**WHAT YOU NEED TO DO**:
Using the data that follows, return exactly the lines from the one that contains "register name (all" through the one that contains "final timing paths", ends included.

(INFORMATION GIVEN begins)

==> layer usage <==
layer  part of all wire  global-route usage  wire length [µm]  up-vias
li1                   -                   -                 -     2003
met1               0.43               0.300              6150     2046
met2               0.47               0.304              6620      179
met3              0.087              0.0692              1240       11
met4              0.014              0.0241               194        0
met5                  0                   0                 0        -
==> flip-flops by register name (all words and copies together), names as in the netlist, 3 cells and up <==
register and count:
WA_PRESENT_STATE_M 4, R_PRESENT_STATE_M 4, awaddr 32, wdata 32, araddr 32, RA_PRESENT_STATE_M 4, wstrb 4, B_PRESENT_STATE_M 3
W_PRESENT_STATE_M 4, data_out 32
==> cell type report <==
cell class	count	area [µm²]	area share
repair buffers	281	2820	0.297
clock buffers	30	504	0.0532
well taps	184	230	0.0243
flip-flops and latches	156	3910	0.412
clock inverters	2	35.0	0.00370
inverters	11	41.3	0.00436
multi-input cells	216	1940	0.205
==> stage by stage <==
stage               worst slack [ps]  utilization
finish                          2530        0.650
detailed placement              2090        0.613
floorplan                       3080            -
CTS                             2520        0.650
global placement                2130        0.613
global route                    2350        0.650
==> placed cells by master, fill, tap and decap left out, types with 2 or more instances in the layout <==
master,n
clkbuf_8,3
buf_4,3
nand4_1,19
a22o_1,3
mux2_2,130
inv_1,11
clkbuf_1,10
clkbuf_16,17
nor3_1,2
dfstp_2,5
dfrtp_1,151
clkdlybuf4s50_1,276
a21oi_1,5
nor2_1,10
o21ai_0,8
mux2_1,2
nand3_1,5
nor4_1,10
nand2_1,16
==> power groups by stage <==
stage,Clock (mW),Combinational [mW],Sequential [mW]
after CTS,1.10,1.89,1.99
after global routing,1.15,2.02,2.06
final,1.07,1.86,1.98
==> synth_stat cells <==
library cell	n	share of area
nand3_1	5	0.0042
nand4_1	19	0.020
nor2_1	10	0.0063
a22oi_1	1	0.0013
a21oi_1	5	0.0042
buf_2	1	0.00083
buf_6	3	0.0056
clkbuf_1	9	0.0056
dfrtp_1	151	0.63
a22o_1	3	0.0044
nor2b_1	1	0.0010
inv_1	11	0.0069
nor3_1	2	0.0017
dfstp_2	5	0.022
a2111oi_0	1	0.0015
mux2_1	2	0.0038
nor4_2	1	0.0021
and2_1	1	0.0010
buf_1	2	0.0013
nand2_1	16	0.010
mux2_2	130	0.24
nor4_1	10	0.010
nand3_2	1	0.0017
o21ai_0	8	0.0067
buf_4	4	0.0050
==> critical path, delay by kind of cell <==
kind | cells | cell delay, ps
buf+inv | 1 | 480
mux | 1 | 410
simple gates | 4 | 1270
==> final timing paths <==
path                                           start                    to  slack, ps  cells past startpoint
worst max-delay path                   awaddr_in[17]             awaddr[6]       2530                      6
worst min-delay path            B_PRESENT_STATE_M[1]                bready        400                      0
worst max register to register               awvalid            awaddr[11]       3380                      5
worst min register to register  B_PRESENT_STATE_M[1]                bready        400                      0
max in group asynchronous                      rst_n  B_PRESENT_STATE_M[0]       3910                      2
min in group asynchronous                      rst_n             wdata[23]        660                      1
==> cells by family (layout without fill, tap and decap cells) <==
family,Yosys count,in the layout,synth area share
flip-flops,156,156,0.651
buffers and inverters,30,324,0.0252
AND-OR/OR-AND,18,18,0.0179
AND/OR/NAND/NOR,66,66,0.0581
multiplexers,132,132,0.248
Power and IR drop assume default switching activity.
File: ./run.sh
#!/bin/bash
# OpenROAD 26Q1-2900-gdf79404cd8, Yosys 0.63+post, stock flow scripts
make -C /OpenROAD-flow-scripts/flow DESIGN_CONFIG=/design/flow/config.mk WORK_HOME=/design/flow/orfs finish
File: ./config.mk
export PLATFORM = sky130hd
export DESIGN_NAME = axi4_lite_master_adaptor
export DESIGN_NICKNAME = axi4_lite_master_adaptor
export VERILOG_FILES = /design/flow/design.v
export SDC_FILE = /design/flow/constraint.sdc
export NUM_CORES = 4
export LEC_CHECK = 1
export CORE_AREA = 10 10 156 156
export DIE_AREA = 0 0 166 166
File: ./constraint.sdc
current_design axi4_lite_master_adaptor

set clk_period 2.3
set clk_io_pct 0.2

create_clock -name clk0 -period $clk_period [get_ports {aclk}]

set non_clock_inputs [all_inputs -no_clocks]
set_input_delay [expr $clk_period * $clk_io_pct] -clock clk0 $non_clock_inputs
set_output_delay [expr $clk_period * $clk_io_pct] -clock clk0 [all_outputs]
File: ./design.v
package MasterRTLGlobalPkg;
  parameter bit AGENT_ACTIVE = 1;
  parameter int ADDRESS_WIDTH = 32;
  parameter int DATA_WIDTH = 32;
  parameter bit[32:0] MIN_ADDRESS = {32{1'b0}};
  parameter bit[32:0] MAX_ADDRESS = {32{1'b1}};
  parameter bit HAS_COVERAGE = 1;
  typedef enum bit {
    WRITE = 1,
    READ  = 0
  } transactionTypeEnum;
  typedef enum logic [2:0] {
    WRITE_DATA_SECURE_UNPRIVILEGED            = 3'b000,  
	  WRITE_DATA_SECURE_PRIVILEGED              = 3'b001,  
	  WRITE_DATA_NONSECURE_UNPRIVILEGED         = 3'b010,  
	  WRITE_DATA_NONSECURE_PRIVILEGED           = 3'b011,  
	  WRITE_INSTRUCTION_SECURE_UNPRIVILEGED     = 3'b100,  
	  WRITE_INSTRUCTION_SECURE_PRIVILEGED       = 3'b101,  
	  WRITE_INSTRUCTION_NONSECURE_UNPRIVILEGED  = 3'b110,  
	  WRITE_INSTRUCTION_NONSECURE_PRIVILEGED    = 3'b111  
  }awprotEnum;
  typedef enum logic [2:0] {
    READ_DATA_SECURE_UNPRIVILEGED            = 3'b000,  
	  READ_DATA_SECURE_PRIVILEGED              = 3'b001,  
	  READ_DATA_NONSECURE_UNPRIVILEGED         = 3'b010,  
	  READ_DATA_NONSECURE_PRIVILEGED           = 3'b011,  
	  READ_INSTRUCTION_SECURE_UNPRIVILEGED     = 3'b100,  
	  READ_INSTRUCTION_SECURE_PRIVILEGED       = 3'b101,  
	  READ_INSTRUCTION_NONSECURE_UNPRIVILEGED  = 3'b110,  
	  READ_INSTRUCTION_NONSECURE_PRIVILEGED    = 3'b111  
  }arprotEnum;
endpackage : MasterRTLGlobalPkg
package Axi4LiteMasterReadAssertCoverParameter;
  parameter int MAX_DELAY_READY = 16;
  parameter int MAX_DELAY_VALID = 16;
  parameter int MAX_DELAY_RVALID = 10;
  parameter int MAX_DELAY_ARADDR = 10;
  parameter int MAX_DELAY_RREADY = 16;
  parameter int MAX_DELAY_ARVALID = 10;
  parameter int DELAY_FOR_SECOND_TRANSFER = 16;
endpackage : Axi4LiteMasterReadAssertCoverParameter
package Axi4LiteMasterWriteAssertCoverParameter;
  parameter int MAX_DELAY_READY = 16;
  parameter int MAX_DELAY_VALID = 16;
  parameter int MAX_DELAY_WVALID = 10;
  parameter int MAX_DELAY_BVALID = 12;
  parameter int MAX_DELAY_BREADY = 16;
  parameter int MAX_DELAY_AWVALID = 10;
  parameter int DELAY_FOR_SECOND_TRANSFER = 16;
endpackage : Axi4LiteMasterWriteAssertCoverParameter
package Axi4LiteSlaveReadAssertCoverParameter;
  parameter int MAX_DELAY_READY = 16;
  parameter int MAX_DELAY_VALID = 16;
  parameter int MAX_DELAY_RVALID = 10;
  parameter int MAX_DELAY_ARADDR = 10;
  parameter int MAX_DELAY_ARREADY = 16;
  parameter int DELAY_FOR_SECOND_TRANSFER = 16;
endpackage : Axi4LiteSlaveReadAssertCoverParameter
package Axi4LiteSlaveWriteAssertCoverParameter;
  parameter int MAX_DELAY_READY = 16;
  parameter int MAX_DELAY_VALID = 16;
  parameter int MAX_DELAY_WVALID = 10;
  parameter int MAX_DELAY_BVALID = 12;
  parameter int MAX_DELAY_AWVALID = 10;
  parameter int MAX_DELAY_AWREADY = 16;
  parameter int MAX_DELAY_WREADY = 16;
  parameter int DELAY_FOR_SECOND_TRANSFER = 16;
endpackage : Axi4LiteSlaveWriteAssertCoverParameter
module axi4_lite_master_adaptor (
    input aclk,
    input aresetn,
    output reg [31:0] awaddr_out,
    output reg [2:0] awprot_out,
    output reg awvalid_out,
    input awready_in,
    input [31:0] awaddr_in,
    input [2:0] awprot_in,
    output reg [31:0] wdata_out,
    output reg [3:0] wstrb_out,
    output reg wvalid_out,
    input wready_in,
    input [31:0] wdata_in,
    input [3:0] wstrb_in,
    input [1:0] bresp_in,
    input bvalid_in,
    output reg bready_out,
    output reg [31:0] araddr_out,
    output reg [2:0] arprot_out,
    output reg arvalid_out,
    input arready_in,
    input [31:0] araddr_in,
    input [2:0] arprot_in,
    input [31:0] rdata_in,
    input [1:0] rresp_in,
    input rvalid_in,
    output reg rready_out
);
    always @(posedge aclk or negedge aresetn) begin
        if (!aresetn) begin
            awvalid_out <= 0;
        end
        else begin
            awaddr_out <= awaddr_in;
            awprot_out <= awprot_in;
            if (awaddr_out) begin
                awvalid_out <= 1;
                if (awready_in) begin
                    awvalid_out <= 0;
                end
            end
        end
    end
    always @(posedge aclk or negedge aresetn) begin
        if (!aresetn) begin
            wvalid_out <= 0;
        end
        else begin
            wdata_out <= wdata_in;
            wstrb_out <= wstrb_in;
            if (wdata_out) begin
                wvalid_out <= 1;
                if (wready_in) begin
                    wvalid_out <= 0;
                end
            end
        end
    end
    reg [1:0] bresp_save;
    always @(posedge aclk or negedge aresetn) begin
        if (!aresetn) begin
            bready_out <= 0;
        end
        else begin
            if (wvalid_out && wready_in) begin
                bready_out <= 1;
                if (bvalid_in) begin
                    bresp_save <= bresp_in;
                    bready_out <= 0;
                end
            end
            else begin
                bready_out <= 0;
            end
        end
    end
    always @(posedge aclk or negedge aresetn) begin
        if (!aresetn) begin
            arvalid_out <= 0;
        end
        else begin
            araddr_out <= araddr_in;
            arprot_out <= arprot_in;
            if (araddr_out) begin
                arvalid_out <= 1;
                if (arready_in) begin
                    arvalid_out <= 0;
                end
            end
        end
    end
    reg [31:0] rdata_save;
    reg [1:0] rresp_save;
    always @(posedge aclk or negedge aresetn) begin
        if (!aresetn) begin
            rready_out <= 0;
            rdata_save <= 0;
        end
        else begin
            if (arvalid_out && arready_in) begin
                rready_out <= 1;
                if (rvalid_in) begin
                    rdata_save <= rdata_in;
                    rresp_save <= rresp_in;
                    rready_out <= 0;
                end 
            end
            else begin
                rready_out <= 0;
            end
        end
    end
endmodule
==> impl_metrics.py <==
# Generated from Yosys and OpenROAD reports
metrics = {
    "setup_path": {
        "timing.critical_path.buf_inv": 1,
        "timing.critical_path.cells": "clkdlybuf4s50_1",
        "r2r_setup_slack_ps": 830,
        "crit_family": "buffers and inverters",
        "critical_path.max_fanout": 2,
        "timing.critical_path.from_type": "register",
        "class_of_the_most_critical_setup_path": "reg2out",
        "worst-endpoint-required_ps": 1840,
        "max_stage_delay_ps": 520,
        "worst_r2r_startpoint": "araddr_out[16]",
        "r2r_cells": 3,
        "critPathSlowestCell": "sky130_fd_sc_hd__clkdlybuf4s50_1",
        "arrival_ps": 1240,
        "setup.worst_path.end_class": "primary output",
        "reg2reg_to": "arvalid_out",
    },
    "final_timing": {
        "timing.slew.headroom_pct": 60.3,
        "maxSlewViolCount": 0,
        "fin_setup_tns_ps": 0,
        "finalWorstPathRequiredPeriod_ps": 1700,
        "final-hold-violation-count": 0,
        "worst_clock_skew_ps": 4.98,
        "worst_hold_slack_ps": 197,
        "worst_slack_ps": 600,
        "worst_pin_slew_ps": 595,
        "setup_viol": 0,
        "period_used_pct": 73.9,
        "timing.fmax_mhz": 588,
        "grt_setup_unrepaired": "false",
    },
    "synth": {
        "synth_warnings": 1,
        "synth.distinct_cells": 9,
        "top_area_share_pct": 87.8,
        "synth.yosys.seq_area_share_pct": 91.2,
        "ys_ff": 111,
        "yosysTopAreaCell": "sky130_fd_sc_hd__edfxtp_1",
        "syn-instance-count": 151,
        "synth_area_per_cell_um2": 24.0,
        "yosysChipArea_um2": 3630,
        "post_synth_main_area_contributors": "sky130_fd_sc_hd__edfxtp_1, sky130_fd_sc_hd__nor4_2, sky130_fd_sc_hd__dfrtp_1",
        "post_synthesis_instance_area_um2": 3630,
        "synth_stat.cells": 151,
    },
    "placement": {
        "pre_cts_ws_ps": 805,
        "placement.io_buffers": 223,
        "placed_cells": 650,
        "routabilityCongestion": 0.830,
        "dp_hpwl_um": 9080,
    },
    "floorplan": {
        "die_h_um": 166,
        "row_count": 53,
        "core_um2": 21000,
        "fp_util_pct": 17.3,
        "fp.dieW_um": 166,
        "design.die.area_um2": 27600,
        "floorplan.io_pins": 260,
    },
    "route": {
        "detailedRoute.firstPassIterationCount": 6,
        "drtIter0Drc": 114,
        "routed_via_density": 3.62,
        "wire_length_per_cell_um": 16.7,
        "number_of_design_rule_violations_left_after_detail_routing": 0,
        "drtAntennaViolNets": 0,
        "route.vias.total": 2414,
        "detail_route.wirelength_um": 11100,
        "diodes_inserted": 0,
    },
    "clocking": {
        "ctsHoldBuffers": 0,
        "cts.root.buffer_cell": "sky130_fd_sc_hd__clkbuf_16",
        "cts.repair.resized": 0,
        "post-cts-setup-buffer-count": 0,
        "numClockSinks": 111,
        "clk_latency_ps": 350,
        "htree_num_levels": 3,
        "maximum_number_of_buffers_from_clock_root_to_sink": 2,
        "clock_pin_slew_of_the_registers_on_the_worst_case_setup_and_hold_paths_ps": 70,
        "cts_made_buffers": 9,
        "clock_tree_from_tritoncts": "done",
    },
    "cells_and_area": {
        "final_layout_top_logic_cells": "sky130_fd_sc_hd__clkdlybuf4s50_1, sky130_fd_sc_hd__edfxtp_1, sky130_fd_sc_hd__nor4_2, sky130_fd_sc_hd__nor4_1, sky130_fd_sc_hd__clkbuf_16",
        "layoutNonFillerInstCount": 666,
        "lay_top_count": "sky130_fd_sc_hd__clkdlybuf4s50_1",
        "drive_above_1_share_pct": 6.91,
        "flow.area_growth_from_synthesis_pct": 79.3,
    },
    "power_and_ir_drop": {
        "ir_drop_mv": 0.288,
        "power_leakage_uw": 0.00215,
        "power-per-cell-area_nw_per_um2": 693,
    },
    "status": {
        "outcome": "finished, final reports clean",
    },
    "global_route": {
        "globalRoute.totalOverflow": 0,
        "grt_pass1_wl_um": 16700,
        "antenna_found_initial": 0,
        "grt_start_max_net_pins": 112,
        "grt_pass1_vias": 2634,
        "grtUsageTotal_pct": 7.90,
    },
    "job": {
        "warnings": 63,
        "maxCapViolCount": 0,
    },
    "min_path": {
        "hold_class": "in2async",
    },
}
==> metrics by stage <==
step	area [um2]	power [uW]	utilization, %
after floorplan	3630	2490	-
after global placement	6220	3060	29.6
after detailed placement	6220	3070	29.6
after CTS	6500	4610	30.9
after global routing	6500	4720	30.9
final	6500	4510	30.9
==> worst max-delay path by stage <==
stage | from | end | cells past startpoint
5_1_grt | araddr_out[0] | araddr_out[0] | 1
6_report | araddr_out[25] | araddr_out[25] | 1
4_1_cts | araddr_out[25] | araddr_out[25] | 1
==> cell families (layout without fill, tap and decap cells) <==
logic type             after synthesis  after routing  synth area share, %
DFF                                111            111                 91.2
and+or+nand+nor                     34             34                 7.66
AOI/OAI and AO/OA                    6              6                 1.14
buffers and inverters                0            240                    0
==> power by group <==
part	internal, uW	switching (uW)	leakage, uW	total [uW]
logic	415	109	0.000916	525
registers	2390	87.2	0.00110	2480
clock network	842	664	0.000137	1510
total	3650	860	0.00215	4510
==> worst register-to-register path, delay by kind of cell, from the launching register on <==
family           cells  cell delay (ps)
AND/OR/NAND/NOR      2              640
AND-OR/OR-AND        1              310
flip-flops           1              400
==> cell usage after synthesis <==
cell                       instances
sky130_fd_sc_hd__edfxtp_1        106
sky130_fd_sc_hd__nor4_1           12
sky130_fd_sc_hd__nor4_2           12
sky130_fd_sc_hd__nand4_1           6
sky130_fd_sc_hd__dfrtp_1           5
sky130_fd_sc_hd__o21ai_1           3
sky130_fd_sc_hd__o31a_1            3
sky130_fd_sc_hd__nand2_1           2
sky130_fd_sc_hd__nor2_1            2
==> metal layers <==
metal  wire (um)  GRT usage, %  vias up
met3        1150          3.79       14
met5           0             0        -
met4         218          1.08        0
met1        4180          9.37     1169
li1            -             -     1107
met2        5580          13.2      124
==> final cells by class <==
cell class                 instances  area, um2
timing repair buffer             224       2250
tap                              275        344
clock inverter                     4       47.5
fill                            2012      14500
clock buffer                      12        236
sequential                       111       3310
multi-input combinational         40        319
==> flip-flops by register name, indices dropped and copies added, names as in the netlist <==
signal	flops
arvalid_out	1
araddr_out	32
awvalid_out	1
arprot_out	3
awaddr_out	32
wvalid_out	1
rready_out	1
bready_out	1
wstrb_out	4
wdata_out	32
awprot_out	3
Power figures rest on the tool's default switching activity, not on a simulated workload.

(INFORMATION GIVEN ends)

**ANSWER TO THE PROBLEM**:
==> flip-flops by register name (all words and copies together), names as in the netlist, 3 cells and up <==
register and count:
WA_PRESENT_STATE_M 4, R_PRESENT_STATE_M 4, awaddr 32, wdata 32, araddr 32, RA_PRESENT_STATE_M 4, wstrb 4, B_PRESENT_STATE_M 3
W_PRESENT_STATE_M 4, data_out 32
==> cell type report <==
cell class	count	area [µm²]	area share
repair buffers	281	2820	0.297
clock buffers	30	504	0.0532
well taps	184	230	0.0243
flip-flops and latches	156	3910	0.412
clock inverters	2	35.0	0.00370
inverters	11	41.3	0.00436
multi-input cells	216	1940	0.205
==> stage by stage <==
stage               worst slack [ps]  utilization
finish                          2530        0.650
detailed placement              2090        0.613
floorplan                       3080            -
CTS                             2520        0.650
global placement                2130        0.613
global route                    2350        0.650
==> placed cells by master, fill, tap and decap left out, types with 2 or more instances in the layout <==
master,n
clkbuf_8,3
buf_4,3
nand4_1,19
a22o_1,3
mux2_2,130
inv_1,11
clkbuf_1,10
clkbuf_16,17
nor3_1,2
dfstp_2,5
dfrtp_1,151
clkdlybuf4s50_1,276
a21oi_1,5
nor2_1,10
o21ai_0,8
mux2_1,2
nand3_1,5
nor4_1,10
nand2_1,16
==> power groups by stage <==
stage,Clock (mW),Combinational [mW],Sequential [mW]
after CTS,1.10,1.89,1.99
after global routing,1.15,2.02,2.06
final,1.07,1.86,1.98
==> synth_stat cells <==
library cell	n	share of area
nand3_1	5	0.0042
nand4_1	19	0.020
nor2_1	10	0.0063
a22oi_1	1	0.0013
a21oi_1	5	0.0042
buf_2	1	0.00083
buf_6	3	0.0056
clkbuf_1	9	0.0056
dfrtp_1	151	0.63
a22o_1	3	0.0044
nor2b_1	1	0.0010
inv_1	11	0.0069
nor3_1	2	0.0017
dfstp_2	5	0.022
a2111oi_0	1	0.0015
mux2_1	2	0.0038
nor4_2	1	0.0021
and2_1	1	0.0010
buf_1	2	0.0013
nand2_1	16	0.010
mux2_2	130	0.24
nor4_1	10	0.010
nand3_2	1	0.0017
o21ai_0	8	0.0067
buf_4	4	0.0050
==> critical path, delay by kind of cell <==
kind | cells | cell delay, ps
buf+inv | 1 | 480
mux | 1 | 410
simple gates | 4 | 1270
==> final timing paths <==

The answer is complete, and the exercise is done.